About this exercise:
After locating the line with "-- worst paths" in the data that follows, return it and every later line exactly, up to and including the line with "ct_data[44] | sr_q[44] |".

---------- Data to examine

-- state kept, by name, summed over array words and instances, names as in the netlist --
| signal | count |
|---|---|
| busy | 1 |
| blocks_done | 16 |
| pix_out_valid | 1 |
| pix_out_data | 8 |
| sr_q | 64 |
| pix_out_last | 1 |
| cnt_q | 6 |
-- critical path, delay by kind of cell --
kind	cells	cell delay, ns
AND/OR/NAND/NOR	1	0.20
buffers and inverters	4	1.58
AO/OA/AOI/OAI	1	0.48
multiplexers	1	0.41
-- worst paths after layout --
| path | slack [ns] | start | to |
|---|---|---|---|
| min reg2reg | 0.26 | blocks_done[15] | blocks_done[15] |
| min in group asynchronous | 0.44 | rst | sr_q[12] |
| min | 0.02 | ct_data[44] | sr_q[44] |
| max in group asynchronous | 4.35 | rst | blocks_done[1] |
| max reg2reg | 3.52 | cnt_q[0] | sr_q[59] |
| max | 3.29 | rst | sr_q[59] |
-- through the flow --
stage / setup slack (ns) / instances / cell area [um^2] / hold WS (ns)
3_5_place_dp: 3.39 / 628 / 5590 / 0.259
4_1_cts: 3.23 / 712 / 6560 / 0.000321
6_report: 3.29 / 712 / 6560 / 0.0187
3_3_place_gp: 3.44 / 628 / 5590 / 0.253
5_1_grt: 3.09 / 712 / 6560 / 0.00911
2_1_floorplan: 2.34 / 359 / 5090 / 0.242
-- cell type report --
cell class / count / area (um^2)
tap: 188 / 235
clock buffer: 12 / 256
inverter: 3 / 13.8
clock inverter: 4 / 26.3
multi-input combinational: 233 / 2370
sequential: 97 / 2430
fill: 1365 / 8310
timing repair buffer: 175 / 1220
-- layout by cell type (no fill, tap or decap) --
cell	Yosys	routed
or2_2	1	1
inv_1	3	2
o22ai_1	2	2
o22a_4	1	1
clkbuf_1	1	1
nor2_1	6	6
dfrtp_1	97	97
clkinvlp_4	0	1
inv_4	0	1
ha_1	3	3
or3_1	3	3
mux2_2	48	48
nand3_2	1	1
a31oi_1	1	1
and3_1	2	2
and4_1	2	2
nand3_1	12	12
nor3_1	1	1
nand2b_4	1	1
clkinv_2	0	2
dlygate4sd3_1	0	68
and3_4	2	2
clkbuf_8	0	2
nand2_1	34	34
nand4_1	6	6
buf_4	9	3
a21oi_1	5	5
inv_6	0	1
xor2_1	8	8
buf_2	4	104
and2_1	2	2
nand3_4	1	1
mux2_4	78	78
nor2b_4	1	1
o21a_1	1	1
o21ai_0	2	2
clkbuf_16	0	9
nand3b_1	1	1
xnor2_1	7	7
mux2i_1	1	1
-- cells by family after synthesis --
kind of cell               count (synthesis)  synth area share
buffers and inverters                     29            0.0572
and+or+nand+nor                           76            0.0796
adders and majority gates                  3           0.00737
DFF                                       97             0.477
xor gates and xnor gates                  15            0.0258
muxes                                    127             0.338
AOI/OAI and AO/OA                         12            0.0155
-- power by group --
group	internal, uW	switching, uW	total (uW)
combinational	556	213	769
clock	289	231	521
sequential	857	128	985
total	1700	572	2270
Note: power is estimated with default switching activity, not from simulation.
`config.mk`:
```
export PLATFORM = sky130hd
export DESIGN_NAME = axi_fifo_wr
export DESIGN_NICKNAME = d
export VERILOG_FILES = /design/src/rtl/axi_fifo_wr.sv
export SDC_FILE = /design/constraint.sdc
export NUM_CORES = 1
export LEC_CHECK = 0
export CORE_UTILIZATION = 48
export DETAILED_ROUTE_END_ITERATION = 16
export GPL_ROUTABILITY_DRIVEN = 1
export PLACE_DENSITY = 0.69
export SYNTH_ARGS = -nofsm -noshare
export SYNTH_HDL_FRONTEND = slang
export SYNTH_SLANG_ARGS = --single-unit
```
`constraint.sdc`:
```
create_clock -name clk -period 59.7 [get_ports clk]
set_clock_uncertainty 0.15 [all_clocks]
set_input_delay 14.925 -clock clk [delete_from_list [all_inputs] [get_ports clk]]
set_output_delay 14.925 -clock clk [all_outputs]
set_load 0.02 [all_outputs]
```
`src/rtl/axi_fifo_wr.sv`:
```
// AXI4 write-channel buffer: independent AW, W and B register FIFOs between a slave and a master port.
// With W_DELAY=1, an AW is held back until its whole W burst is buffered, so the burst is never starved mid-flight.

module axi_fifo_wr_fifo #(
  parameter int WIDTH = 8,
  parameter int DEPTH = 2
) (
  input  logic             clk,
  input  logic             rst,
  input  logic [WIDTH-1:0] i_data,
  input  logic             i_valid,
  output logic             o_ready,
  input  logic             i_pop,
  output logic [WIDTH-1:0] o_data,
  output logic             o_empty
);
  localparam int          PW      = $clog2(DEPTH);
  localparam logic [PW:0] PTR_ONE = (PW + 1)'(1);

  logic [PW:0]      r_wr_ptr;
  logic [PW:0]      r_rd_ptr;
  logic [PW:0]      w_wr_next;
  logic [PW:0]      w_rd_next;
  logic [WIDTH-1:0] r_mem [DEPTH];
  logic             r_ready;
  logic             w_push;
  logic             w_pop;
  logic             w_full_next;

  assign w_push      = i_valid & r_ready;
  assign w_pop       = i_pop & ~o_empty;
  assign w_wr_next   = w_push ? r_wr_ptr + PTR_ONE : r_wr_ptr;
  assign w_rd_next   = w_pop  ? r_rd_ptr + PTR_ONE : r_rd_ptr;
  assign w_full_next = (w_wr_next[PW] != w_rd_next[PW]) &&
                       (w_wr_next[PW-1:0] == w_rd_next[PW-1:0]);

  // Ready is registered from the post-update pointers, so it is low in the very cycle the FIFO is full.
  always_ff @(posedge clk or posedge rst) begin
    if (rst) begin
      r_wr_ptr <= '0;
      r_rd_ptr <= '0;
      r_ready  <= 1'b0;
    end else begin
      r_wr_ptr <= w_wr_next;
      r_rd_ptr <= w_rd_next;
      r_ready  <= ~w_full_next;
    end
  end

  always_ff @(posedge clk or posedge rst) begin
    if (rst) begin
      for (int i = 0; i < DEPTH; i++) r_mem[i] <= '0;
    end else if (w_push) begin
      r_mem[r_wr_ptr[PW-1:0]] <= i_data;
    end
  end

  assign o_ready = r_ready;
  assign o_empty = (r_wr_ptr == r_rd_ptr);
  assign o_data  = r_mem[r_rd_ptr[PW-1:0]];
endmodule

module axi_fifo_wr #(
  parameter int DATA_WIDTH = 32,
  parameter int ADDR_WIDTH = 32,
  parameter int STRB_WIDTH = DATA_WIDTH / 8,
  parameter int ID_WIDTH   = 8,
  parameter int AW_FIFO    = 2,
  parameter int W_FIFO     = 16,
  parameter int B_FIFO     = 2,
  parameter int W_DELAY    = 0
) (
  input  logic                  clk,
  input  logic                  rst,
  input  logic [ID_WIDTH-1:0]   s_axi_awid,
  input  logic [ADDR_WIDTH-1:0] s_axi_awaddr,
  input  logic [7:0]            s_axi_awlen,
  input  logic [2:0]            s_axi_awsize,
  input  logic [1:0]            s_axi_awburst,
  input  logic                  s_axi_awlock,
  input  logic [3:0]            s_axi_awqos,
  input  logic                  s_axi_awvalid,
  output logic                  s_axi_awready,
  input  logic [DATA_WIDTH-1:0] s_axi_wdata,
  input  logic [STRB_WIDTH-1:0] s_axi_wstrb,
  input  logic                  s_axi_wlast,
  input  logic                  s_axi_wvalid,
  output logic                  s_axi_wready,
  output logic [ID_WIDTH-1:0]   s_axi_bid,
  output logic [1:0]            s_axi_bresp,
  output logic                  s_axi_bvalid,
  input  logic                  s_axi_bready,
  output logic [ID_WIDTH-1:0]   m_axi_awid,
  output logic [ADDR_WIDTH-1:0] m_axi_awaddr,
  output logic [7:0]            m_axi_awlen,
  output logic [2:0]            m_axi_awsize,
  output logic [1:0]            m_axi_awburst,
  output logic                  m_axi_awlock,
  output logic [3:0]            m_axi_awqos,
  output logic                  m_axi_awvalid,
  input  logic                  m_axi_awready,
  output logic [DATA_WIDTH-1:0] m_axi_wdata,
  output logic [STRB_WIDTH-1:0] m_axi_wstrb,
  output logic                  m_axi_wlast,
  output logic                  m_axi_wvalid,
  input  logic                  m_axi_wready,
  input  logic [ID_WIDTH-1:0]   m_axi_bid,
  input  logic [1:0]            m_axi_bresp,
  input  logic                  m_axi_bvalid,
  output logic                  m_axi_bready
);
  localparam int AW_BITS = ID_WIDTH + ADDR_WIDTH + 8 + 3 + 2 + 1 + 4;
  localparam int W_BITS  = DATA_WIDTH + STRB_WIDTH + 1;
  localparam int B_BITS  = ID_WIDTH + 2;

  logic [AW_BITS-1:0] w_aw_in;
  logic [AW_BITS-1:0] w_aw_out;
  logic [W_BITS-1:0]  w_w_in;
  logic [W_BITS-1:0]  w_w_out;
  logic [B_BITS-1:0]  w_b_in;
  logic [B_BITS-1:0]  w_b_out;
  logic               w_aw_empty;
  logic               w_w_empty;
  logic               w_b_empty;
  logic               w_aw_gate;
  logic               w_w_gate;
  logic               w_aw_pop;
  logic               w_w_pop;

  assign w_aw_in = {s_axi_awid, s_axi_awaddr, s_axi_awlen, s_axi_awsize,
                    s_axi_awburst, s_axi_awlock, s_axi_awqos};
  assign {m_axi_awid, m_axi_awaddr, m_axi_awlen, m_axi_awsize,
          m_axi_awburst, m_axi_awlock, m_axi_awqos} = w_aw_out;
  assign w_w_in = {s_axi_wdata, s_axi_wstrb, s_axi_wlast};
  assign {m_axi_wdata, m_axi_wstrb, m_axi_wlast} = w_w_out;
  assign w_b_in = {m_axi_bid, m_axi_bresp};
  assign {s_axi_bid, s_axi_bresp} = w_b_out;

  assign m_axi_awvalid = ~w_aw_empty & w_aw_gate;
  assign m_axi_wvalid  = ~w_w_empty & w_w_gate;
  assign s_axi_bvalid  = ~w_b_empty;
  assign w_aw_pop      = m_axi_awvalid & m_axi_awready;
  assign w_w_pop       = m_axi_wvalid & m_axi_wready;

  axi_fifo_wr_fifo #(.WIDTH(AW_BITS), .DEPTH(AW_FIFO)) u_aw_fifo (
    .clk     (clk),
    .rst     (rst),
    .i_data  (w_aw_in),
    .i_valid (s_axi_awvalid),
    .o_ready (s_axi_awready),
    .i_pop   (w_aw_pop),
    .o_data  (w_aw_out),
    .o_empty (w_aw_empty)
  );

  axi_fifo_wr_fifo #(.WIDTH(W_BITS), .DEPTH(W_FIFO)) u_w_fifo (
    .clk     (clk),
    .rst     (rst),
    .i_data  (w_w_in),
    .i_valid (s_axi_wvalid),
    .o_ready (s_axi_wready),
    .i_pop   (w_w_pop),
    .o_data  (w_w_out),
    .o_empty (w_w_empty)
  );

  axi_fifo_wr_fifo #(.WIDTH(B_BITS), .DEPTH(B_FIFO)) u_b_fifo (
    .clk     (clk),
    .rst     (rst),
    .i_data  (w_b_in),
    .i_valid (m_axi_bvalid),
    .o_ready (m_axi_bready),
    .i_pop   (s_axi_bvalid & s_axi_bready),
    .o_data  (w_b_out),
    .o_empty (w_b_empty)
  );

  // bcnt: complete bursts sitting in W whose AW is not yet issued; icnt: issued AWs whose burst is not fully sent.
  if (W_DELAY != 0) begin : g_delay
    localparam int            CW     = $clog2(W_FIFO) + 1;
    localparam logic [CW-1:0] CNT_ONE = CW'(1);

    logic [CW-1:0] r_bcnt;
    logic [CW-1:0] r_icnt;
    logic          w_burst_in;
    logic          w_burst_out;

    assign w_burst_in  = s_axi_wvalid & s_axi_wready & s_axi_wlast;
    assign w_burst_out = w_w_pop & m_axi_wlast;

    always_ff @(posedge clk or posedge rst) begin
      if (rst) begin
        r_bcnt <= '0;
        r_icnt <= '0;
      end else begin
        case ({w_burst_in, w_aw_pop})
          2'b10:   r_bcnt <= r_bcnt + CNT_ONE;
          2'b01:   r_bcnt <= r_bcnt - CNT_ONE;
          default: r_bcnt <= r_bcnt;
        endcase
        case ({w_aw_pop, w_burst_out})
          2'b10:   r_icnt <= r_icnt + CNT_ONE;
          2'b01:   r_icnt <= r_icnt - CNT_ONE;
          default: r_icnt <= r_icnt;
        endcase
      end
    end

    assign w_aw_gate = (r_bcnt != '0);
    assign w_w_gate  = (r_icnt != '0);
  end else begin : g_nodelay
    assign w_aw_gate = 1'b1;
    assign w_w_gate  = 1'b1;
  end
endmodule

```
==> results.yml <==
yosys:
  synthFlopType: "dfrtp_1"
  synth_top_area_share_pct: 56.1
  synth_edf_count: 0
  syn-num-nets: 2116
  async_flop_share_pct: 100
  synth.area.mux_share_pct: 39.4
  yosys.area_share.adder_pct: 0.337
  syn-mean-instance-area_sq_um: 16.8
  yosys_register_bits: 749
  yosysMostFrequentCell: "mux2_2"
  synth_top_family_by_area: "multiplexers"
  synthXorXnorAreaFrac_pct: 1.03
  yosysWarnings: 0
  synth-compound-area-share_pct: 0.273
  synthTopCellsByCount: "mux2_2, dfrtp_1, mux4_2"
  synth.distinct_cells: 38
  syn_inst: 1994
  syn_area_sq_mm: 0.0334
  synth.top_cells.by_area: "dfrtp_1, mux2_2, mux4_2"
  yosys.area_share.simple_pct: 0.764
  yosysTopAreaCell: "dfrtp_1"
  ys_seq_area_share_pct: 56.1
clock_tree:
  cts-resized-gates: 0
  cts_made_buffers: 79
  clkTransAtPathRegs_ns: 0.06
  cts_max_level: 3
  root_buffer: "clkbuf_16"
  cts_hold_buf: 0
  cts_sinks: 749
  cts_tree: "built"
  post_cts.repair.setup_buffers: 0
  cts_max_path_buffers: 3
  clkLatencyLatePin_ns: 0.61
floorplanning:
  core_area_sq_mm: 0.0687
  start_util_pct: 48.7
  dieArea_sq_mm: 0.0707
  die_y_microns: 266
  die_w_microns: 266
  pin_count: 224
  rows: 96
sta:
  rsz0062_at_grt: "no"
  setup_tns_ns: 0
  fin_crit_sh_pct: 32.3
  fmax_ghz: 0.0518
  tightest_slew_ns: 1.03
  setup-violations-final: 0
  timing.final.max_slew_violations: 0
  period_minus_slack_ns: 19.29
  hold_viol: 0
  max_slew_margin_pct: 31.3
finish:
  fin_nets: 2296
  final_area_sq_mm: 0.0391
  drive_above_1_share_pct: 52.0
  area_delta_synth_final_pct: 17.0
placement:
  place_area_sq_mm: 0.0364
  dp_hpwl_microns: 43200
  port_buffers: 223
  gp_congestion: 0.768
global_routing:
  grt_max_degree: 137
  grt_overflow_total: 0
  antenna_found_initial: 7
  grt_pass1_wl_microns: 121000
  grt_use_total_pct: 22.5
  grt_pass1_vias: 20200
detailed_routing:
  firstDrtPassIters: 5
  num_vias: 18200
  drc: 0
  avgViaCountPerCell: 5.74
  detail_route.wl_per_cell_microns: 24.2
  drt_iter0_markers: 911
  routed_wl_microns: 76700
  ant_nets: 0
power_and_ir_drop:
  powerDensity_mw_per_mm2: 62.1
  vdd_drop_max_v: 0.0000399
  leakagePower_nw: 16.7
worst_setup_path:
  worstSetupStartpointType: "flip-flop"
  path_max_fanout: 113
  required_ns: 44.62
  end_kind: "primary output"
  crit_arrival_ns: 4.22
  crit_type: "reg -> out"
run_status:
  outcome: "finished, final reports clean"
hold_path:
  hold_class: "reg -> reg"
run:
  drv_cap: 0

--------------------

Response:
-- worst paths after layout --
| path | slack [ns] | start | to |
|---|---|---|---|
| min reg2reg | 0.26 | blocks_done[15] | blocks_done[15] |
| min in group asynchronous | 0.44 | rst | sr_q[12] |
| min | 0.02 | ct_data[44] | sr_q[44] |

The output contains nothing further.